4 正確性の確保等(個人情報保護法19条)
個人情報取扱事業者は、利用目的の達成に必要な範囲内で、個人データを正確かつ最新の内容に保つとともに、利用する必要がなくなったときは、個人データを遅滞なく消去するよう努力しなければなりません。これは、「〜するよう努力しないといけない」という義務であって、「〜しないといけない」という義務ではありません。しかしながら、事業を行っていくためには、個人データの内容は正確かつ最新の内容でないと困るでしょうし、必要がなくなった個人データを持ち続けていると、漏えいなどの事態が発生する可能性もありますので、この義務についても、できる限り対応することが望ましいといえます。
5 安全管理措置(個人情報保護法20条)
個人情報取扱事業者は、その取り扱う個人データの安全管理のために必要かつ適切な措置を講じないといけません。「必要かつ適切な措置」としては、① 基本方針の策定、② 個人データの取扱いルールの整備、③ 組織的安全管理措置、④ 人的安全管理措置、⑤ 物理的安全管理措置、⑥ 技術的安全管理措置が挙げられます。もっとも、事業者といっても、大企業から個人事業主まで様々ですから、全ての事業者が同じレベルの対応を行うことは不可能であるといえます。そこで、個人情報保護委員会のガイドラインでは、「中小規模事業者」(基本的には、従業員の数が100人以下の事業者)について、より負担が軽く実施しやすい対応方法を示しています。以下では、中小規模事業者を念頭に置いて、具体的な安全管理措置について解説します。

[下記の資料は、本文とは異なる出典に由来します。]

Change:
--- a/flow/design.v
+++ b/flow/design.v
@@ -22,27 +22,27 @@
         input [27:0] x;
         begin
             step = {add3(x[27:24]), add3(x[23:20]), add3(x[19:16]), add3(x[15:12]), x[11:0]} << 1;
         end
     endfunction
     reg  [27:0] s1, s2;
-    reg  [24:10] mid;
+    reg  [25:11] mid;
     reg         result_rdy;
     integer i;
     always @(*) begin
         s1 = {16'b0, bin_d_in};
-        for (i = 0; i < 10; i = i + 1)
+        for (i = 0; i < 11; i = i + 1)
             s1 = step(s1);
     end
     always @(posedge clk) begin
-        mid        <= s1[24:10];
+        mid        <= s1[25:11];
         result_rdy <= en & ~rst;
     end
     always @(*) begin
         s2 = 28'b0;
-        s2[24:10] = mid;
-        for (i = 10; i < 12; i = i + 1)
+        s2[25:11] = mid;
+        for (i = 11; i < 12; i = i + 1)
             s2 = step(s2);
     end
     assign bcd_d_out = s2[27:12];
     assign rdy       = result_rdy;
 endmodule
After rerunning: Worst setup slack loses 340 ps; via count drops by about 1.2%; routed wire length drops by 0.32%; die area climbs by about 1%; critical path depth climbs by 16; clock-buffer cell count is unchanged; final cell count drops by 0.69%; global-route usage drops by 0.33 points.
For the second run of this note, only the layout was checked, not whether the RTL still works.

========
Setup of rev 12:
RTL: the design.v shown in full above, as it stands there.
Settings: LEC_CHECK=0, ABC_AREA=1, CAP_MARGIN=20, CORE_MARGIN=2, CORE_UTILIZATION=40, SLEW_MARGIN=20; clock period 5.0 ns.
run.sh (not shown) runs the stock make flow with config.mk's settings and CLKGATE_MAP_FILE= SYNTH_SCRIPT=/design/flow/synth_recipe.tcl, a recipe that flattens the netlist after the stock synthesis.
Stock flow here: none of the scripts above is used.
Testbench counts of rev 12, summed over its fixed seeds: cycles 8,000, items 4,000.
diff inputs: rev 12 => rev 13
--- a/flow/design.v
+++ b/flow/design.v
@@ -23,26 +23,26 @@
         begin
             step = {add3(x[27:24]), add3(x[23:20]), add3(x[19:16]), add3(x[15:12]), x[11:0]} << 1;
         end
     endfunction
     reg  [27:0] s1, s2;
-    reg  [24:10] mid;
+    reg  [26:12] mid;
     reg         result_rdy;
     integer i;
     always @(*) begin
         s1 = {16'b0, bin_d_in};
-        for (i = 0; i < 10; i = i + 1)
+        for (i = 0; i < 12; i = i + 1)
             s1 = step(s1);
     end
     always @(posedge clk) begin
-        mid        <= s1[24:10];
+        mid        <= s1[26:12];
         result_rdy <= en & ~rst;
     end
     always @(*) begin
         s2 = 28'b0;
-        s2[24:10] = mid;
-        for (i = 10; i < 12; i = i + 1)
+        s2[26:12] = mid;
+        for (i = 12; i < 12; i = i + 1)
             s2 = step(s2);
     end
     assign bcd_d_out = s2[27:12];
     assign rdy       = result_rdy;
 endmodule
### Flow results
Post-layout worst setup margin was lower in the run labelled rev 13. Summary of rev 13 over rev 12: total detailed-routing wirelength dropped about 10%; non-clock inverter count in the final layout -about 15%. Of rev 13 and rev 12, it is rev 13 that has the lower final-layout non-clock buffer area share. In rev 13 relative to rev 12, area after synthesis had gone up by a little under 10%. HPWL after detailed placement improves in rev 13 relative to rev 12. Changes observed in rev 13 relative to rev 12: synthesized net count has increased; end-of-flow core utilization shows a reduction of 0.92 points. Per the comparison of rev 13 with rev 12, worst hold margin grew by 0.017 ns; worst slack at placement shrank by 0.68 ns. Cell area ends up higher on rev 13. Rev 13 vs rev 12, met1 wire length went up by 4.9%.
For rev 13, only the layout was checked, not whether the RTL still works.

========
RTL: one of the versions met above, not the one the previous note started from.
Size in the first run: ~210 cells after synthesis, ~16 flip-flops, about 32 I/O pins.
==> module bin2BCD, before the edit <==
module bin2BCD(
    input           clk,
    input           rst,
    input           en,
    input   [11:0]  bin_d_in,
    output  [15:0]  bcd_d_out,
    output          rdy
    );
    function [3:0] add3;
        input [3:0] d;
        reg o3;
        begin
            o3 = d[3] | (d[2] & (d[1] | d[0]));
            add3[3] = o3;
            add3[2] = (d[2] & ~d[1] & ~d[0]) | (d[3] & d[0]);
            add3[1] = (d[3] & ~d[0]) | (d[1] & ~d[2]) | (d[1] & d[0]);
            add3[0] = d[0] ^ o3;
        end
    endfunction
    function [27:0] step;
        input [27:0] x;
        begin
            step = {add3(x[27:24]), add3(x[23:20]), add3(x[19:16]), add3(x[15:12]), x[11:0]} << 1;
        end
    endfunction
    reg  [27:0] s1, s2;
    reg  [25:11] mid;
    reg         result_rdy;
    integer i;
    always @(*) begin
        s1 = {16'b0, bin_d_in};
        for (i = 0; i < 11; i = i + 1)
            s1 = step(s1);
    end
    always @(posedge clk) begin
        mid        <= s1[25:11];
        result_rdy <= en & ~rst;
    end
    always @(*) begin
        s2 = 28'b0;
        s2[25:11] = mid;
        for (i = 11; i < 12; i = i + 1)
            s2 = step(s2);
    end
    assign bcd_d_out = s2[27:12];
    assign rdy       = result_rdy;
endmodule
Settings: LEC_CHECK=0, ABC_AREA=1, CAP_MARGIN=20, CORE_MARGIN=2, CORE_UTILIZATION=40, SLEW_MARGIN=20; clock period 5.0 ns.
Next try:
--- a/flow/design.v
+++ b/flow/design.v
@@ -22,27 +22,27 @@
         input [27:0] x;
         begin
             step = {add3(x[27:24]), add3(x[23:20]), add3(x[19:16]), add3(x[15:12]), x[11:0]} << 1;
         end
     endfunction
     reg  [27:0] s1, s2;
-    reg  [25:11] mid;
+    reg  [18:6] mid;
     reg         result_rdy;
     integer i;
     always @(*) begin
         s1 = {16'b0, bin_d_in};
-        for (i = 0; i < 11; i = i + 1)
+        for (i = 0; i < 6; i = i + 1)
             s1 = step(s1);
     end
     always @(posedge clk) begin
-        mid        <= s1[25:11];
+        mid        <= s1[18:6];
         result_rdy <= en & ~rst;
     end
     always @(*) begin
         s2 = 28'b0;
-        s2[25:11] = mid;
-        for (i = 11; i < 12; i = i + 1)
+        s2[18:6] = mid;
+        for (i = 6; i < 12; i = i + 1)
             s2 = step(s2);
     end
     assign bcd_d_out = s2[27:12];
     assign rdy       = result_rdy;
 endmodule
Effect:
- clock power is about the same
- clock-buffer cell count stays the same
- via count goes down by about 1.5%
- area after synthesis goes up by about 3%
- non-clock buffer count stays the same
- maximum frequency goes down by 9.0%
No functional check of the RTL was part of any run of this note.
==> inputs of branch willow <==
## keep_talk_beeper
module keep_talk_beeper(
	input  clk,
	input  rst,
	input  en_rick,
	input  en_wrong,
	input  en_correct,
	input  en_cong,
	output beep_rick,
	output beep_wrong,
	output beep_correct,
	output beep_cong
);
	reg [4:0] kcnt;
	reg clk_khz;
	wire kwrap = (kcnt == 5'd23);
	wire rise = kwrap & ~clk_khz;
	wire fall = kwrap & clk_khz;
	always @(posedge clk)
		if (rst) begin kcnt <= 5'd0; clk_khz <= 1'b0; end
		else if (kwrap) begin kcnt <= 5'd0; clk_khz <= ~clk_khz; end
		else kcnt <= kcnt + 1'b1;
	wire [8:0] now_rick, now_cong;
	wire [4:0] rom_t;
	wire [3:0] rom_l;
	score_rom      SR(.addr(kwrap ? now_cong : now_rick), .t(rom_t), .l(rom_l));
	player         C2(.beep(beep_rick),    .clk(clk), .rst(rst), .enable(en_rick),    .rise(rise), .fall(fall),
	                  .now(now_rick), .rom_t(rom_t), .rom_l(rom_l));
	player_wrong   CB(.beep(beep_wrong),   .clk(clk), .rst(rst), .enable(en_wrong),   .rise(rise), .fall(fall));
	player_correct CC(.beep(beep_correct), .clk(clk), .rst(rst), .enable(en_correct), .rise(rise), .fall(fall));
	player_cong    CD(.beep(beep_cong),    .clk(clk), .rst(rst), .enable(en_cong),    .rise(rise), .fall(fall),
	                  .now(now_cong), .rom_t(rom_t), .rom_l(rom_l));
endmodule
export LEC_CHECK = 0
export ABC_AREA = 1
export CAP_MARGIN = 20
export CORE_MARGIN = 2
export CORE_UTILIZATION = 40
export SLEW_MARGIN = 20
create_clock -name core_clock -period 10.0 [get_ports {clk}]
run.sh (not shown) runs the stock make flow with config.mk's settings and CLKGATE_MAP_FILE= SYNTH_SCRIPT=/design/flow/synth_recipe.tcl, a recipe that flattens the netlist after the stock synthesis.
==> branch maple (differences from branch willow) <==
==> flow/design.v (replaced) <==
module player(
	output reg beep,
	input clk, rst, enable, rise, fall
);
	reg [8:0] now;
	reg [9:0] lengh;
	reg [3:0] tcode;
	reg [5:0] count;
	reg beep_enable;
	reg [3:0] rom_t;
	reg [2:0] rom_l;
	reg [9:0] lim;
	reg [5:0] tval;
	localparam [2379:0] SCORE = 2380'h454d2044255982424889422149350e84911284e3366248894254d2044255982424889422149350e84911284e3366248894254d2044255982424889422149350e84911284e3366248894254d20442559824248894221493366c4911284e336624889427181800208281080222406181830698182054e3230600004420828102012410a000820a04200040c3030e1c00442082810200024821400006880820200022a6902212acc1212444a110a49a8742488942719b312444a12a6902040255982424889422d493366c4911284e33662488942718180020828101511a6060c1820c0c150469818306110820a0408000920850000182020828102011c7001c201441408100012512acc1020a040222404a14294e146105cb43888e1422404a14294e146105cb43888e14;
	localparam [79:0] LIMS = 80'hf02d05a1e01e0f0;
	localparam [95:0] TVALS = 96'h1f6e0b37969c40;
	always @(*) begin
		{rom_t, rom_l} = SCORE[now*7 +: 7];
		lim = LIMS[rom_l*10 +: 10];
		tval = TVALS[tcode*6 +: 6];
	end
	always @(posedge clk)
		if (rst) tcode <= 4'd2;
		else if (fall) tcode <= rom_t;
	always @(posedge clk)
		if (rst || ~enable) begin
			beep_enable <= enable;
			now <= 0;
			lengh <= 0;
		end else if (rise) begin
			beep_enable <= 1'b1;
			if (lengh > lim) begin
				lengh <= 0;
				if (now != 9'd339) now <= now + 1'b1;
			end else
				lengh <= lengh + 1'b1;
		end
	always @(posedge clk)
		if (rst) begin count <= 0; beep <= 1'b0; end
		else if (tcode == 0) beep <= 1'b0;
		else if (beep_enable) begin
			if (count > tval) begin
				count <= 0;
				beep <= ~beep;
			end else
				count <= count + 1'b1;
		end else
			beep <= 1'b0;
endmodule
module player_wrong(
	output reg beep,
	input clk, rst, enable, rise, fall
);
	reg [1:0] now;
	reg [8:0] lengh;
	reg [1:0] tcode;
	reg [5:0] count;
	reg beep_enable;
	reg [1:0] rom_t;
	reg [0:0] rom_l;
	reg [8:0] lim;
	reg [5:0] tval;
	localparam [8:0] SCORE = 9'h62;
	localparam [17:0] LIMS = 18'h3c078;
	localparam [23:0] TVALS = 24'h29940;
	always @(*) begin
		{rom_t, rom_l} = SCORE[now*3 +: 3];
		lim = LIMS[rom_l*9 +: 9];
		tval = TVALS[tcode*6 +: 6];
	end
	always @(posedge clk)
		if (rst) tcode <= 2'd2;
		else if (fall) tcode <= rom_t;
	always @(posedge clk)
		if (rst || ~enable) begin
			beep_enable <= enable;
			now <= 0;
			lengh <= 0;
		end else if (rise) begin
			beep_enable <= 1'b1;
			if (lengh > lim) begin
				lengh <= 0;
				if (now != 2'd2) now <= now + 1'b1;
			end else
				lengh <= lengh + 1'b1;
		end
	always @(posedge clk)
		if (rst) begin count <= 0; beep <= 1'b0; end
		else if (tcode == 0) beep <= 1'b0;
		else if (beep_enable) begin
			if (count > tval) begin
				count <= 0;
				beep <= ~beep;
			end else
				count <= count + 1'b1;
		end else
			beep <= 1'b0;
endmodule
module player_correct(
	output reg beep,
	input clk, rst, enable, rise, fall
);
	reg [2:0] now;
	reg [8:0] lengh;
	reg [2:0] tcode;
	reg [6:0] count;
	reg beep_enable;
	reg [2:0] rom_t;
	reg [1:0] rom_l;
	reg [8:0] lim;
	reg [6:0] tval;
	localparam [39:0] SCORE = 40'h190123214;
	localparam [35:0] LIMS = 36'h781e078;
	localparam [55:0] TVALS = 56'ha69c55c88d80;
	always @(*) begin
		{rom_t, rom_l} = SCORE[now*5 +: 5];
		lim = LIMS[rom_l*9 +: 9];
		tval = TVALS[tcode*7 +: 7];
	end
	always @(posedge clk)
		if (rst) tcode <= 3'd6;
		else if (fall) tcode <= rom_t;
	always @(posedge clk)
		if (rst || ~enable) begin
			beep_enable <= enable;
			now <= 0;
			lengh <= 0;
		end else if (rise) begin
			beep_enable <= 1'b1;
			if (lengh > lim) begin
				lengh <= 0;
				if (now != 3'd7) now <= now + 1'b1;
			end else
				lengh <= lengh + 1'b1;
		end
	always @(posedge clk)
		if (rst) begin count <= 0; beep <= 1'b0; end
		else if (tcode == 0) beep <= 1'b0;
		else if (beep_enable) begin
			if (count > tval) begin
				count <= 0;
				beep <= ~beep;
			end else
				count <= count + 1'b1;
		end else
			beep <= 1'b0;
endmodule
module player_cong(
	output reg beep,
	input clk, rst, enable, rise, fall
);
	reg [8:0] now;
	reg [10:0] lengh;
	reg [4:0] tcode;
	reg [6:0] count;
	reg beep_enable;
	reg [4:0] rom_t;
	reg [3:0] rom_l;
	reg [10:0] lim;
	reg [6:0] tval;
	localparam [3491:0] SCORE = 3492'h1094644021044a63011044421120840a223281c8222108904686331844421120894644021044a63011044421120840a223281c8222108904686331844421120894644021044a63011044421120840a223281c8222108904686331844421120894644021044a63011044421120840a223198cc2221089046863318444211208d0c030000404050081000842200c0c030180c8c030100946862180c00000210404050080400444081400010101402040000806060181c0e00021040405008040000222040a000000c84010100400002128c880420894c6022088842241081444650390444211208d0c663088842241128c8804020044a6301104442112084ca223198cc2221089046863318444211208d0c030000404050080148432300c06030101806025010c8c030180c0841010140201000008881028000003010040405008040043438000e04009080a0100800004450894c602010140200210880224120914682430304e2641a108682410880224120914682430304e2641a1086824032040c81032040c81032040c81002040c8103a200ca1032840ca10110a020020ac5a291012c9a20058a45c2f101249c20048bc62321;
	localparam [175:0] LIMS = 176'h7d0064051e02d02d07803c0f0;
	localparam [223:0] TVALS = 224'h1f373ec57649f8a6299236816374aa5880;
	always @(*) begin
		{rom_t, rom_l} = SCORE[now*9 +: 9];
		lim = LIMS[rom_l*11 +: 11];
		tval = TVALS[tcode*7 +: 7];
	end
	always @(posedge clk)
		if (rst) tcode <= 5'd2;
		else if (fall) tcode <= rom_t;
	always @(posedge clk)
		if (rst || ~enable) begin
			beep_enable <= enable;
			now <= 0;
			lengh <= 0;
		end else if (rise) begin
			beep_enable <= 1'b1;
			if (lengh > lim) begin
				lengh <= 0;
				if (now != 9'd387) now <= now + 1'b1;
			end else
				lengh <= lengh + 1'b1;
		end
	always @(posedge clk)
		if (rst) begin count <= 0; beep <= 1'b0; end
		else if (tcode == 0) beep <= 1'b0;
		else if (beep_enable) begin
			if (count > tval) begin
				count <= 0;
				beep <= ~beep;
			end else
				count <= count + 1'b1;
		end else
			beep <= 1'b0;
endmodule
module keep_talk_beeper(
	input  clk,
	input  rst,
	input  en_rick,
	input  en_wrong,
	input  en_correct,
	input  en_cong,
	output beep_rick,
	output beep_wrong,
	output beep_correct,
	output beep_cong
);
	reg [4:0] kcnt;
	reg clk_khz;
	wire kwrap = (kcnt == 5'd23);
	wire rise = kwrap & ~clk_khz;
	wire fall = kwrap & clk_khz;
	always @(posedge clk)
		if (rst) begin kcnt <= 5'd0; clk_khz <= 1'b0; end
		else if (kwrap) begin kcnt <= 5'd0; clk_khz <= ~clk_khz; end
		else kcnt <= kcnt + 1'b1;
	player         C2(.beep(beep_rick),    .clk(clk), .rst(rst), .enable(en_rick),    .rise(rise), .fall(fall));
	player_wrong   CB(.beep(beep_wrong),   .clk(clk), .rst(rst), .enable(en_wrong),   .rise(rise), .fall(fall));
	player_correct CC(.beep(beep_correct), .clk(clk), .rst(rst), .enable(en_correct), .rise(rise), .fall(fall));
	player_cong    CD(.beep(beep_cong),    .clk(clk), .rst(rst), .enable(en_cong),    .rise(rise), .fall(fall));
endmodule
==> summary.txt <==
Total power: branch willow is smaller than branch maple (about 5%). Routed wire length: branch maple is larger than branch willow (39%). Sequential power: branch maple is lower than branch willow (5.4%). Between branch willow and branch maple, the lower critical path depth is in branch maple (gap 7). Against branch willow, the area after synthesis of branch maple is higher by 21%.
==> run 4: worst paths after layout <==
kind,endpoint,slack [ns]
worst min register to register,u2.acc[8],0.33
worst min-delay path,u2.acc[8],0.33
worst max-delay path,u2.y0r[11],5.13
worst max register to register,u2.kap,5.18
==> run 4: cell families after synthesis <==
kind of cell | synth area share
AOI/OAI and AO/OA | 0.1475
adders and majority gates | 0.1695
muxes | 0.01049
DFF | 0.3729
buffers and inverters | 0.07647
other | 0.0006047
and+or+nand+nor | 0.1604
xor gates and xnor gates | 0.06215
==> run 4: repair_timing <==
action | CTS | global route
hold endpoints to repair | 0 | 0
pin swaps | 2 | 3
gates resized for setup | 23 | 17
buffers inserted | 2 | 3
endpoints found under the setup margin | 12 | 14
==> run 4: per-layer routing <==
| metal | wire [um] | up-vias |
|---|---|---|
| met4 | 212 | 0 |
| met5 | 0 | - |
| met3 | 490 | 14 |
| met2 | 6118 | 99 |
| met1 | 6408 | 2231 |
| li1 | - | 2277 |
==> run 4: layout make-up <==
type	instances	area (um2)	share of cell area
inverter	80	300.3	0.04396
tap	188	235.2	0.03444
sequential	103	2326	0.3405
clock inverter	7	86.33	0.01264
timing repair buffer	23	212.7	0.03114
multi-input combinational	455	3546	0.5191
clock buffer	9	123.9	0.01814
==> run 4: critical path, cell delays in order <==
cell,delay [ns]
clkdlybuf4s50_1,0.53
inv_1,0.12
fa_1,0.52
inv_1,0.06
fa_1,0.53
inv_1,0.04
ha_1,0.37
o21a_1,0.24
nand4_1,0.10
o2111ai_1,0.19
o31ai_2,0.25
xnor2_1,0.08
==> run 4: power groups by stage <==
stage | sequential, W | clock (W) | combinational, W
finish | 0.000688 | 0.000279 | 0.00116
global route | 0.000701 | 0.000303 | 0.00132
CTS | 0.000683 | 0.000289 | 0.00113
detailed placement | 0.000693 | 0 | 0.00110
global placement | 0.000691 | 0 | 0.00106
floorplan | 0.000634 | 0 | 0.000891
Source: an optimization exercise on an open RTL-to-GDS flow (aim: small area and few clock cycles per item). Production flows keep margins and buffers that such runs may drop. The RTL was checked by simulation tests, not by an equivalence proof against the original design. Power is estimated from default activity; no workload was simulated.

## pipeline_division
module pipeline_division #(
  parameter int DIVINDED_WIDTH = 32,
  parameter int DIVISOR_WIDTH  = 32
)(
  input                           clk_i,
  input                           rst_i,
  input  [DIVINDED_WIDTH - 1 : 0] divinded_i,
  input  [DIVISOR_WIDTH - 1 : 0]  divisor_i,
  input                           valid_i,
  output                          ready_o,
  output [DIVINDED_WIDTH - 1 : 0] quotient_o,
  output [DIVISOR_WIDTH - 1 : 0]  reminder_o,
  output                          valid_o,
  input                           ready_i
);
==> flow/config.mk <==
export PLATFORM = sky130hd
export DESIGN_NAME = pipeline_division
export DESIGN_NICKNAME = pipeline_division
export VERILOG_FILES = /design/flow/design.v
export SDC_FILE = /design/flow/constraint.sdc
export NUM_CORES = 4
export LEC_CHECK = 0
export ABC_AREA = 1
export CAP_MARGIN = 20
export CORE_MARGIN = 2
export CORE_UTILIZATION = 65
export CTS_BUF_LIST = sky130_fd_sc_hd__clkbuf_8
export CTS_CLUSTER_SIZE = 20
export PLACE_DENSITY = 0.75
export SLEW_MARGIN = 20
export SYNTH_HIERARCHICAL = 1
==> flow/constraint.sdc <==
create_clock -name core_clock -period 5.0 [get_ports {clk_i}]
set_input_delay 1.0000 -clock core_clock [delete_from_list [all_inputs] [get_ports {clk_i}]]
set_output_delay 1.0000 -clock core_clock [all_outputs]
set_load 0.01 [all_outputs]
run.sh (not shown) runs the stock make flow with config.mk's settings and CLKGATE_MAP_FILE= SYNTH_SCRIPT=/design/flow/synth_recipe.tcl, a recipe that flattens the netlist after the stock synthesis.
Testbench counts at the start, summed over its fixed seeds: cycles 4,048, items 4,000.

① 基本方針の策定とは、事業者の名称、関係する法令やガイドラインを守ること、安全管理措置に関する事項、質問・苦情処理の窓口などを定めた方針を策定することです。例えば、事業者のウェブサイトに「プライバシーポリシー」として挙げられているものがこれに相当します。この基本方針の策定は、重要ではありますが、必ずしも義務ではないとされています。
② 個人データの取扱いルールの整備とは、個人データの取得、利用、保存等を行う場合の基本的な取扱方法を整備するということです。
③ 組織的安全管理措置とは、具体的には、個人データの取扱いについて責任者を決めること、責任者が上記②のルールに従って個人データが取り扱われているかを確認すること、漏えいなどがあった際の連絡体制を決めること、責任者が定期的に個人データの取扱状況を見直すことなどです。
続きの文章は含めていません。